Having one product that replaces a bunch of other products has not only saved me a ton of money, it has also eliminated a bunch of clutter on my bathroom shelves! Bonus!!

Here are the 10 ways I use it in my day to day life:

  1. Lotion-  I use coconut oil after I get out of the shower.  It traps in moisture and really hydrates your skin.  I usually throw on my house coat or wait 5 mins before putting on clothes so it has time to soak into my skin.  The key here is using a small amount or else it can be a bit too greasy.  Wipe off excess oil after 5 mins.  I use a tiny amount to avoid having to do this! It also has a natural SPF 4 rating so it acts as a mild sunscreen as well.
  2. Makeup Remover- I use coconut oil to remove my mascara and eye makeup at the end of the day.  I rub a small amount in a circular motion onto my eyes and then wipe them after with a warm face cloth.  It also hydrates the eye area! Bonus!
  3. Massage Oil- I put a small amount in a container and add either 1 drop lavender oil or 1 drop peppermint oil to make a massage oil that will hydrate the skin. Peppermint smooths sore muscles and feet and the lavender is good for stress relief and relaxation.
  4. Cuticle oil-  I place coconut oil on my cuticles to soften them before pushing back my cuticles.  It will hydrate your nails and soften your cuticles.
  5. Lip Balm-  I use it on my lips to smooth dry skin.
  6. Scrub-  I mix coconut oil with sugar to create a natural exfoliator that is good for dry skin and lips.  I usually add 1 drop of peppermint oil for a minty effect.
  7. Baby Ointment-  Coconut oil has anti bacterial properties and works great to sooth diaper rash and redness.  It is all natural and soaks in nicely to sooth a sore toosh.

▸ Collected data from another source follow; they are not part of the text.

==> config.mk <==
export PLATFORM = sky130hd
export DESIGN_NAME = dbtb_encoder
export DESIGN_NICKNAME = d
export VERILOG_FILES = /design/src/rtl/dbtb_encoder.sv
export SDC_FILE = /design/constraint.sdc
export NUM_CORES = 1
export LEC_CHECK = 0
export BUFFER_PORTS_ARGS = -buffer_cell sky130_fd_sc_hd__buf_4
export CAP_MARGIN = 5
export CORE_ASPECT_RATIO = 1.5
export CORE_MARGIN = 3
export CORE_UTILIZATION = 62
export DETAILED_ROUTE_END_ITERATION = 10
export PLACE_DENSITY = 0.84
export SYNTH_ARGS = -nofsm -noshare
export SYNTH_HDL_FRONTEND = slang
export SYNTH_SLANG_ARGS = --single-unit
==> constraint.sdc <==
create_clock -name clk -period 3.1 [get_ports clk]
set_input_delay 0.155 -clock clk [delete_from_list [all_inputs] [get_ports clk]]
set_output_delay 0.155 -clock clk [all_outputs]
set_load 0.02 [all_outputs]
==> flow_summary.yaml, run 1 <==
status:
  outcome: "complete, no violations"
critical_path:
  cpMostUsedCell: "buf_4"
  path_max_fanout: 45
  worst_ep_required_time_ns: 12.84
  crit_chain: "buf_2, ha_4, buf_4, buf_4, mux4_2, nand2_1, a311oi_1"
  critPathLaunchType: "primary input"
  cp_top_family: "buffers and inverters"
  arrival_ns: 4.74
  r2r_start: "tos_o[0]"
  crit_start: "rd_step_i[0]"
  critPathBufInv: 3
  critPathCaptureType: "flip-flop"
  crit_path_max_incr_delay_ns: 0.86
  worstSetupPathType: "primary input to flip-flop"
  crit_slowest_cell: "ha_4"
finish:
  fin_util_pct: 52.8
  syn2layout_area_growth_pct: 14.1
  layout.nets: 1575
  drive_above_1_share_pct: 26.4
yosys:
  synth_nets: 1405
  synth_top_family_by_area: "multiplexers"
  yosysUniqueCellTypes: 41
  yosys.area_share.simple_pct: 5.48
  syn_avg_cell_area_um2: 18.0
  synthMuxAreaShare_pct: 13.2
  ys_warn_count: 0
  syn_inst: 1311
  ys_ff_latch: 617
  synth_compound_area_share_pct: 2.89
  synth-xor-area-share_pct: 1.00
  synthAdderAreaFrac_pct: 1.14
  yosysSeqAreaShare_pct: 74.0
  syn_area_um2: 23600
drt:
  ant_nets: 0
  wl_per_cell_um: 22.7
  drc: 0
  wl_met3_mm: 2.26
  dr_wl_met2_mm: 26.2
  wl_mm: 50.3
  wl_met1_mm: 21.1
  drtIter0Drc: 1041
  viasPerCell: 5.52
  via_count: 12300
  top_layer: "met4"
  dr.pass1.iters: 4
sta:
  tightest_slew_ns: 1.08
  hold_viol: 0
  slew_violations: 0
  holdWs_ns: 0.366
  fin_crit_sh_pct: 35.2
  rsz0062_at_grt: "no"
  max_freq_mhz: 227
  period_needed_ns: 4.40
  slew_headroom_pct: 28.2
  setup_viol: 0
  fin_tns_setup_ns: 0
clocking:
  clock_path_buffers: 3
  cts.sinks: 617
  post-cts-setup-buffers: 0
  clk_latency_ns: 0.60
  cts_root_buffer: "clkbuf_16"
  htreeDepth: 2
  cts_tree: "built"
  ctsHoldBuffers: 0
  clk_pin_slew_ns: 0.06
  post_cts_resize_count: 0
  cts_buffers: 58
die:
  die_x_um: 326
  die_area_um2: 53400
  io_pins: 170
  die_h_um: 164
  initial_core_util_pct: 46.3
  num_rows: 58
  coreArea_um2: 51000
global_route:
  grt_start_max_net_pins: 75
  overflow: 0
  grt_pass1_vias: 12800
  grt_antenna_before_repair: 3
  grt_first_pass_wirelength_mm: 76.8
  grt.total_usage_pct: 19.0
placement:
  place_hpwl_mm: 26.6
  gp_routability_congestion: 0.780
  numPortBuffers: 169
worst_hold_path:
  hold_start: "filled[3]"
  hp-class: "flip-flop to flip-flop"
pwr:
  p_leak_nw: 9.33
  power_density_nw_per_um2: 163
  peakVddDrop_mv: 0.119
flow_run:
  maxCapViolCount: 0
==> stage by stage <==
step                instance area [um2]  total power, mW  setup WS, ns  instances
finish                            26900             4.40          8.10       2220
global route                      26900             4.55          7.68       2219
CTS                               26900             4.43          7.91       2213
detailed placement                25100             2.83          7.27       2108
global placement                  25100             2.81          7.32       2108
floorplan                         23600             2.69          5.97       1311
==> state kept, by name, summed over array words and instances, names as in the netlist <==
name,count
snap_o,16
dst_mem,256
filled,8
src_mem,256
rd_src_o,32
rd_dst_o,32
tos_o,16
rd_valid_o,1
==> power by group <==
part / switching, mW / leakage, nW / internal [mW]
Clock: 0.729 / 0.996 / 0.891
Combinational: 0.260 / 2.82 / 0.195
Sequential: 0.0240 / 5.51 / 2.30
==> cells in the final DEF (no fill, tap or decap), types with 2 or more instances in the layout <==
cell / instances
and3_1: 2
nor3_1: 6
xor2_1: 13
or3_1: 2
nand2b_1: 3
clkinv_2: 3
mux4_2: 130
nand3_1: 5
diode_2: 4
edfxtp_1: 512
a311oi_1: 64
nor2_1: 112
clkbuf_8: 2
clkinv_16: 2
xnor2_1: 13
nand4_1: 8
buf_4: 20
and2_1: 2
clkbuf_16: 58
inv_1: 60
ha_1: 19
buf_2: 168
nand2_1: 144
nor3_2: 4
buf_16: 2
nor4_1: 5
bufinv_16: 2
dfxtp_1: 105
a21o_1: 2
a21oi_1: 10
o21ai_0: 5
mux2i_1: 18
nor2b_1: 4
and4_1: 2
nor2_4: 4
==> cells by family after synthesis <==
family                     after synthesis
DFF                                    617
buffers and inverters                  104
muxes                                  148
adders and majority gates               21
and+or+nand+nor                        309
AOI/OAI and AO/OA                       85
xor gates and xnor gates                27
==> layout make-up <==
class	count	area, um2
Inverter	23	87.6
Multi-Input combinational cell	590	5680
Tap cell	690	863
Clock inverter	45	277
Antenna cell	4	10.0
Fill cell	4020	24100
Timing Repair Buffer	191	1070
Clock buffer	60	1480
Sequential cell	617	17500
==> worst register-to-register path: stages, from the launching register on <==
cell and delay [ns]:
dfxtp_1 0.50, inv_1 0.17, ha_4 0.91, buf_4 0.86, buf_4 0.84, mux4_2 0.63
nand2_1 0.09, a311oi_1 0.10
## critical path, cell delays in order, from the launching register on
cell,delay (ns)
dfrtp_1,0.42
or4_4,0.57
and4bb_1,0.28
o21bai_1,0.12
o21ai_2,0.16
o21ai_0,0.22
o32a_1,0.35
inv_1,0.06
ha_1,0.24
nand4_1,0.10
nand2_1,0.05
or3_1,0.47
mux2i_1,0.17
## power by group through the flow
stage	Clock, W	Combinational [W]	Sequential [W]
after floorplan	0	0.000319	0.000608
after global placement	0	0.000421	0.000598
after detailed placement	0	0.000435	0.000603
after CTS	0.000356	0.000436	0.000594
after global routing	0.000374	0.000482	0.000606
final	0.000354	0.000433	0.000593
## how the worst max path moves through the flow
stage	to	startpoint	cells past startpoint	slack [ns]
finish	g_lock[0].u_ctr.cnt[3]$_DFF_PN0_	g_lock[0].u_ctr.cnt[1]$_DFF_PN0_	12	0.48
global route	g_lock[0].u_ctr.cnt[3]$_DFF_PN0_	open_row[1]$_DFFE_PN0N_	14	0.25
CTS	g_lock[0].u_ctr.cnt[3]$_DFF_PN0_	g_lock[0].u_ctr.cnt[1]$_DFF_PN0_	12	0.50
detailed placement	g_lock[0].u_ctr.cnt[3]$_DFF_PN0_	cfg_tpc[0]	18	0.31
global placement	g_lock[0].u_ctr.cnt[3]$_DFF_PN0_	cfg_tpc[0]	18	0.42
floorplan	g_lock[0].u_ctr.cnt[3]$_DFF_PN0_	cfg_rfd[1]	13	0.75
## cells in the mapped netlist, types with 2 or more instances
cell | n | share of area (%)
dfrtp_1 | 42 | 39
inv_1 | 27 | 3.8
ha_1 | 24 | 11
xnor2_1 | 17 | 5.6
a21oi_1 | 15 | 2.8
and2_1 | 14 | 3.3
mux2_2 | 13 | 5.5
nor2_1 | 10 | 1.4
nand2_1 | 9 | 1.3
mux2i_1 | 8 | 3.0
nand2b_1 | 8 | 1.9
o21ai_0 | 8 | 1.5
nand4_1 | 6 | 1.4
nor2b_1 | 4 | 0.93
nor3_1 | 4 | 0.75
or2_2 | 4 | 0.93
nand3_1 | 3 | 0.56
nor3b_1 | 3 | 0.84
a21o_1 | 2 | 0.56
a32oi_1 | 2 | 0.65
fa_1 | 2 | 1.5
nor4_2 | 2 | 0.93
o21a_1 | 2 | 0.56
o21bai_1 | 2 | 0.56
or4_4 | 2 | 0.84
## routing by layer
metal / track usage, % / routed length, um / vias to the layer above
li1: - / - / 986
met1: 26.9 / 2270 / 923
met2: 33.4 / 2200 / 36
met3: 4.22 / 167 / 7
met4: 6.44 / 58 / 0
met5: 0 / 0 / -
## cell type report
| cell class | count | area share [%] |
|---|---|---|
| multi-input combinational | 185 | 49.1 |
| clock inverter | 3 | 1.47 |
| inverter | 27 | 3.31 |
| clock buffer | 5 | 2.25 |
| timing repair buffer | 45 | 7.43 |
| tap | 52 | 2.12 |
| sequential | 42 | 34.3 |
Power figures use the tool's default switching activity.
--- src/rtl/sdp_pkg.sv ---
package sdp_pkg;

    // status byte bit positions
    localparam int SR_BUSY = 0;
    localparam int SR_WEL  = 1;
    localparam int SR_LK_L = 2;
    localparam int SR_LK_H = 3;
    localparam int SR_PEN  = 7;

    // bits a status write may change
    localparam logic [7:0] SR_WMASK = 8'h8C;

    typedef enum logic [1:0] {
        LOCK_NONE  = 2'b00,
        LOCK_QUART = 2'b01,
        LOCK_HALF  = 2'b10,
        LOCK_ALL   = 2'b11
    } lock_code_e;

    typedef struct packed {
        logic [7:0] img;     // stored writable bits (mask applied)
        logic       wel;
        logic       sr_ok;
        logic       arr_ok;
    } guard_state_t;

endpackage

--- src/rtl/sdp_lock_decode.sv ---
module sdp_lock_decode #(
    parameter int ADDR_W = 11
) (
    input  logic [1:0]        lock_code,
    input  logic [ADDR_W-1:0] addr,
    output logic              locked
);
    import sdp_pkg::*;

    localparam int TOP = ADDR_W - 1;

    always_comb begin
        unique case (lock_code_e'(lock_code))
            LOCK_NONE:  locked = 1'b0;
            LOCK_QUART: locked = &addr[TOP -: 2];
            LOCK_HALF:  locked = addr[TOP];
            default:    locked = 1'b1;
        endcase
    end

endmodule

--- src/rtl/sdp_sr_permit.sv ---
module sdp_sr_permit (
    input  logic wel,
    input  logic busy,
    input  logic pen,
    input  logic wp_pin,
    output logic sr_allow
);
    logic hw_frozen;

    always_comb begin
        hw_frozen = pen & ~wp_pin;
        sr_allow  = wel & ~busy & ~hw_frozen;
    end

endmodule

--- src/rtl/sdp_guard.sv ---
module sdp_guard #(
    parameter int ADDR_W = 11
) (
    input  logic              clk,
    input  logic              rst_n,
    input  logic              wp_pin,
    input  logic              nv_busy,
    input  logic              wren_cmd,
    input  logic              sr_wr_req,
    input  logic [7:0]        sr_wr_data,
    input  logic              arr_wr_req,
    input  logic [ADDR_W-1:0] arr_wr_addr,
    output logic [7:0]        status,
    output logic              sr_wr_ok,
    output logic              arr_wr_ok
);
    import sdp_pkg::*;

    guard_state_t st_d, st_q;
    logic         sr_allow;
    logic         addr_locked;

    sdp_sr_permit u_permit (
        .wel      (st_q.wel),
        .busy     (nv_busy),
        .pen      (st_q.img[SR_PEN]),
        .wp_pin   (wp_pin),
        .sr_allow (sr_allow)
    );

    sdp_lock_decode #(.ADDR_W(ADDR_W)) u_lock (
        .lock_code (st_q.img[SR_LK_H:SR_LK_L]),
        .addr      (arr_wr_addr),
        .locked    (addr_locked)
    );

    always_comb begin
        st_d        = st_q;
        st_d.sr_ok  = 1'b0;
        st_d.arr_ok = 1'b0;
        if (sr_wr_req) begin
            st_d.wel = 1'b0;
            if (sr_allow) begin
                st_d.img   = sr_wr_data & SR_WMASK;
                st_d.sr_ok = 1'b1;
            end
        end else if (arr_wr_req) begin
            st_d.wel    = 1'b0;
            st_d.arr_ok = st_q.wel & ~nv_busy & ~addr_locked;
        end else if (wren_cmd) begin
            st_d.wel = 1'b1;
        end
    end

    always_ff @(posedge clk or negedge rst_n) begin
        if (!rst_n) st_q <= '0;
        else        st_q <= st_d;
    end

    always_comb begin
        status          = st_q.img;
        status[SR_WEL]  = st_q.wel;
        status[SR_BUSY] = nv_busy;
    end

    assign sr_wr_ok  = st_q.sr_ok;
    assign arr_wr_ok = st_q.arr_ok;


    frozen_refuse_chk: assert property (@(posedge clk) disable iff (!rst_n)
        (sr_wr_req && st_q.img[SR_PEN] && !wp_pin) |=> !sr_wr_ok);


    img_stable_chk: assert property (@(posedge clk) disable iff (!rst_n)
        !sr_wr_ok |-> $stable(st_q.img));


    wel_clear_chk: assert property (@(posedge clk) disable iff (!rst_n)
        (sr_wr_req || arr_wr_req) |=> !status[SR_WEL]);


    permit_needs_wel_chk: assert property (@(posedge clk) disable iff (!rst_n)
        (sr_wr_ok || arr_wr_ok) |-> $past(st_q.wel));


    all_locked_chk: assert property (@(posedge clk) disable iff (!rst_n)
        (arr_wr_req && st_q.img[SR_LK_H:SR_LK_L] == 2'b11) |=> !arr_wr_ok);


    one_permit_chk: assert property (@(posedge clk) disable iff (!rst_n)
        $onehot0({sr_wr_ok, arr_wr_ok}));


    busy_refuse_chk: assert property (@(posedge clk) disable iff (!rst_n)
        nv_busy |=> !(sr_wr_ok || arr_wr_ok));

endmodule

--- config.mk ---
export PLATFORM = sky130hd
export DESIGN_NAME = sdp_guard
export DESIGN_NICKNAME = d
export VERILOG_FILES = /design/src/rtl/sdp_pkg.sv /design/src/rtl/sdp_lock_decode.sv /design/src/rtl/sdp_sr_permit.sv /design/src/rtl/sdp_guard.sv
export SDC_FILE = /design/constraint.sdc
export NUM_CORES = 1
export LEC_CHECK = 0
export BUFFER_PORTS_ARGS = -buffer_cell sky130_fd_sc_hd__buf_4
export CORE_AREA = 2 2 39 41
export DETAILED_ROUTE_END_ITERATION = 10
export DIE_AREA = 0 0 41 43
export GPL_ROUTABILITY_DRIVEN = 0
export PLACE_DENSITY_LB_ADDON = 0.2
export SYNTH_ARGS = -nofsm -noshare
export SYNTH_HDL_FRONTEND = slang
export SYNTH_SLANG_ARGS = --single-unit
--- constraint.sdc ---
create_clock -name clk -period 1.4 [get_ports clk]
set_clock_uncertainty 0.1 [all_clocks]
set_input_delay 0.35 -clock clk [delete_from_list [all_inputs] [get_ports clk]]
set_output_delay 0.35 -clock clk [all_outputs]
set_load 0.05 [all_outputs]
**Word level (Yosys, flattened, before mapping)**

Index checks and enable logic that the tools add are counted.

- Shift-type cells: 0
- $add $sub $neg: 0
- Order comparisons: 0
- Eq/ne operators: 2
- Multiplexer cells: 8
- Div/mod/pow operators: 0
- $mul: 0
- Reduce and logical (&&, ||, !) cells: 4
- Bitwise gates (word level): 8

Operators by type and width:

| cell | count |
|---|---|
| two-way mux 1 bit | 7 |
| bitwise AND 1 bit | 4 |
| NOT 1 bit | 4 |
| AND reduction 2 bit | 2 |
| case mux 1 bit (3 select lines) | 1 |
| nonzero test 3 bit | 1 |
| == test 2 x 1 -> 1 bit (second input constant) | 1 |
| == test 2 bit (second input constant) | 1 |
| zero test 2 bit | 1 |

- Memory bits (writable): 0
- Input bits: 26
- Bits in latches: 0
- Bits in registers: 6
- Output and inout bits: 10
- Memories kept: 0
- Word-level logic and storage cells: 26
- Memory bits (read-only): 0

**Logic depth before layout (Yosys ltp)**

- Word-level depth: 6
- Depth in mapped cells: 3
- Gate-level depth less buffers: 3

**By module**

Synthesis repeated with hierarchy kept, for this count alone.

- Cell total of the unflattened synthesis: 25
- Area total of the unflattened synthesis: 302.8 um^2

Modules (own cells, without submodules):

| module | cells each | instances | sequential area each (um^2) | area each (um^2) |
|---|---|---|---|---|
| sdp_guard | 20 | 1 | 150.1 | 262.8 |
| sdp_sr_permit | 2 | 1 | 0.0 | 26.3 |
| sdp_lock_decode | 3 | 1 | 0.0 | 13.8 |

**Worst setup path before layout**

Ideal clock, no wire load.

- Kind: input-to-reg
- Start: in nv_busy
- End: reg st_q, in the netlist status[2]
- Setup slack: 0.094 ns
- Cell stages on the path: 3
- Arrival: 1.081 ns
- Library setup time: 0.125 ns
- Buffers on the path: 0
- Required time: 1.175 ns
- Cells stage by stage: and3b_2 a21boi_4 mux2_4

- Word-level cells in the longest chain between the ends: 4

RTL lines:

| item | RTL line | text |
|---|---|---|
| from (decl) | sdp_guard.sv:7 | `input logic nv_busy,` |
| NOT 1 bit | sdp_sr_permit.sv:12 | `sr_allow = wel & ~busy & ~hw_frozen;` |
| bitwise AND 1 bit (2 in a row) | sdp_sr_permit.sv:12 |  |
| AND reduction 2 bit (no line) | - |  |
| to (signal assigned) | sdp_guard.sv:57 | `else st_q <= st_d;` |
| to (decl) | sdp_guard.sv:19 | `guard_state_t st_d, st_q;` |

No other way between the ends.
A chain may end at the register's enable or synchronous reset.

**Final worst setup path**

- Start: reg st_q, in the netlist status[1]
- End: reg st_q, in the netlist status[3]

- Word-level cells in the longest chain between the ends: 3

RTL lines:

| item | RTL line |
|---|---|
| bitwise AND 1 bit (2 in a row) | sdp_sr_permit.sv:12 |
| AND reduction 2 bit (no line) | - |

No other way between the ends.

==> results.md <==
* R2R depth at 3
* Die area at 1760 µm²
* Share of layout cells above drive strength 1 at 62.2%
* R2R Setup Slk at 0.06 ns
* Worst skew pair latency at 0.24 ns
* Worst-path clk slew at 0.04 ns
* Avg WL per Cell at 9.75 µm
* GRT overflow at 0
* Critical path's slowest cell: dfrtp_1
* Leakage at 0.254 nW
* First-pass GRT wire length at 924 µm
* RSZ-0062 raised after global routing: no
* Commonest non-fill, non-tap cells in the layout: buf_4 (20), dfrtp_1 (6), conb_1 (3), clkbuf_4 (3), mux2_4 (2)
* Final hold slack at 0.175 ns
* Core area at 1380 µm²
* # diodes at 0
* Worst min-delay path class: in -> reg
* Final cell utilization of the core at 34.4%
* # nets final at 73
* Final Setup Violations at 0
* Total Routing Usage GR at 8.19%
* Final worst-path cycle share at 95.6%
* Power Total at 0.605 mW
* Inserted Clock Buffers at 3
* Initial antenna violation count at 0
* Max Root-Sink Buffers at 2
* Hold Fails Final Rpt at 0
* Reg2Reg Capture Point: status[3]
* Crit start category: flop
* FF+latch count, synth at 6
* Htree depth at 1
* Reg2Reg Launch Point: status[1]
* 1st-iter DRT viols at 1
* Pwr dens at 1270 nW/µm²
* Final wirelength at 595 µm
* Syn. warnings at 0
* Outcome: finished, final reports clean
* Area Overhead vs Synth at 53.0%
* Port Buf Inserts at 18
* Post-route ant nets at 0
* Inst Count DP at 57
* Data required, critical path at 1.42 ns
* DR vias/cell at 3.93
* CP Capture Type: flop
* Clock sinks at 6
* Final instance area at 477 µm²
* Max-slew violations at 0
* Fmax at 747 MHz
* Post-CTS setup buffer count at 0
* Filler cell count at 151
* Die width at 41 µm
* Max FO, Critical Path at 4
* Worst-path cell chain: and3b_2 -> a21boi_4 -> mux2_4
* Post-Syn Area at 312 µm²
* TritonRoute pass-1 iters at 2
* Max-Cap Viols at 0
* CP Class: reg -> reg
* Netlist cell types at 14
* CTS tree: yes
* Die Ht at 43 µm
* CP startpoint: status[1]
* Drt drc at 0
* Clock Tree Root: clkbuf_4
* Final std cells w/o fill at 61
* Detailed-placement wirelength estimate at 522 µm
* Top Ports at 36
* Vias at 240
* Critical Path End: status[3]
* Starting density of the core at 22.5%
* Largest net degree at the start of global routing at 7
* Slowest cell delay on critical path at 0.37 ns
* Rows at 14
* Post-layout min period at 1.34 ns
* Mapped Avg Cell Area at 12.5 µm²
* Peak VDD IR at 0.373 mV
* Sequential-to-total area share from yosys stat at 48.2%
* Vias in the first global route at 239
* Most common cell after layout, fill and taps aside: buf_4
* CP arrival at 1.36 ns
* Post-Synthesis Cells at 25
* Placement-stage cell area at 444 µm²
timing repair:
action / CTS / global route
resized for setup: 0 / 0
hold buffers: 1 / 0
hold endpoints to repair: 6 / 0
layout make-up:
class                      instances  area, µm²  share of cell area (%)
clock buffer                       3       22.5                    4.72
inverter                           1       3.75                   0.787
multi-input combinational         14        120                    25.2
sequential                         6        150                    31.5
tap                               16       20.0                    4.20
timing repair buffer              21        160                    33.6
synthesized netlist by cell type:
library cell / count / area (µm²)
a21boi_4: 1 / 18.8
nand2_1: 1 / 3.75
a22o_2: 1 / 10.0
nor3_1: 1 / 5.00
mux2_4: 2 / 30.0
buf_4: 6 / 45.0
dfrtp_1: 6 / 150
inv_1: 1 / 3.75
nor2_1: 1 / 3.75
a221oi_1: 1 / 8.76
nand4bb_1: 1 / 11.3
and3b_2: 1 / 10.0
conb_1: 1 / 3.75
a21o_1: 1 / 7.51
per-layer routing:
layer  vias up  global-route usage [%]  part of all wire, %
met5         -                       0                    0
met4         0                    4.00                    0
met3         0                    4.71                   12
met2        14                    11.9                   52
met1       106                    9.21                   36
li1        120                       -                    -
report_power, final:
group          leakage (nW)  internal (mW)  switching (mW)
clock network        0.0138         0.0966          0.0566
logic                 0.162         0.0889           0.139
registers            0.0777          0.198          0.0267
per-stage QoR:
stage	setup slack, ns	TNS [ns]
final	0.0618	0
after floorplan	0.0938	0
after global routing	0.0192	0
after detailed placement	-0.0569	-0.107
after global placement	-0.0457	-0.0898
after CTS	0.0557	0
worst min-delay path by stage:
stage | startpoint | endpoint | slack (ns) | depth (start not counted)
floorplan | rst_n | arr_wr_ok | -0.05 | 0
global placement | rst_n | status[7] | 0.06 | 1
detailed placement | rst_n | status[7] | 0.06 | 1
CTS | arr_wr_req | status[1] | 0.16 | 2
global route | sr_wr_req | status[1] | 0.18 | 2
finish | arr_wr_req | status[1] | 0.18 | 2
worst max-delay path: cells and delay by family, from the launching register on:
kind	cells	cell delay (ns)
flops	1	0.37
mux	1	0.32
compound gates	1	0.22
simple gates	1	0.20
state kept, by name (all words and copies together), names as in the netlist:
register,flops
arr_wr_ok,1
sr_wr_ok,1
status,4
kinds of logic (layout without fill, tap and decap cells):
kind of cell    after synthesis  count (layout)  synth area share [%]
compound gates                4               4                  14.5
flops                         6               6                  48.2
other cells                   1               3                  1.20
mux                           2               2                  9.64
simple gates                  5               5                  10.8
buf+inv                       7              25                  15.7
(Power assumes the default switching activity.)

  8. Cheek Bone Highlighter-  I use a tiny amount of coconut oil to highlight my cheekbones and to give my skin a nice glow.
  9. Sunburn Remedy-  The anti inflammatory benefits of coconut oil works great to sooth sunburnt skin.
  10. Hair Shine/Anti-Frizz Serum-   I rub a tiny amount of coconut oil between my hands and lightly comb my fingers through my hair to give it a nice shine and to de-frizz in the winter or when I’m somewhere humid.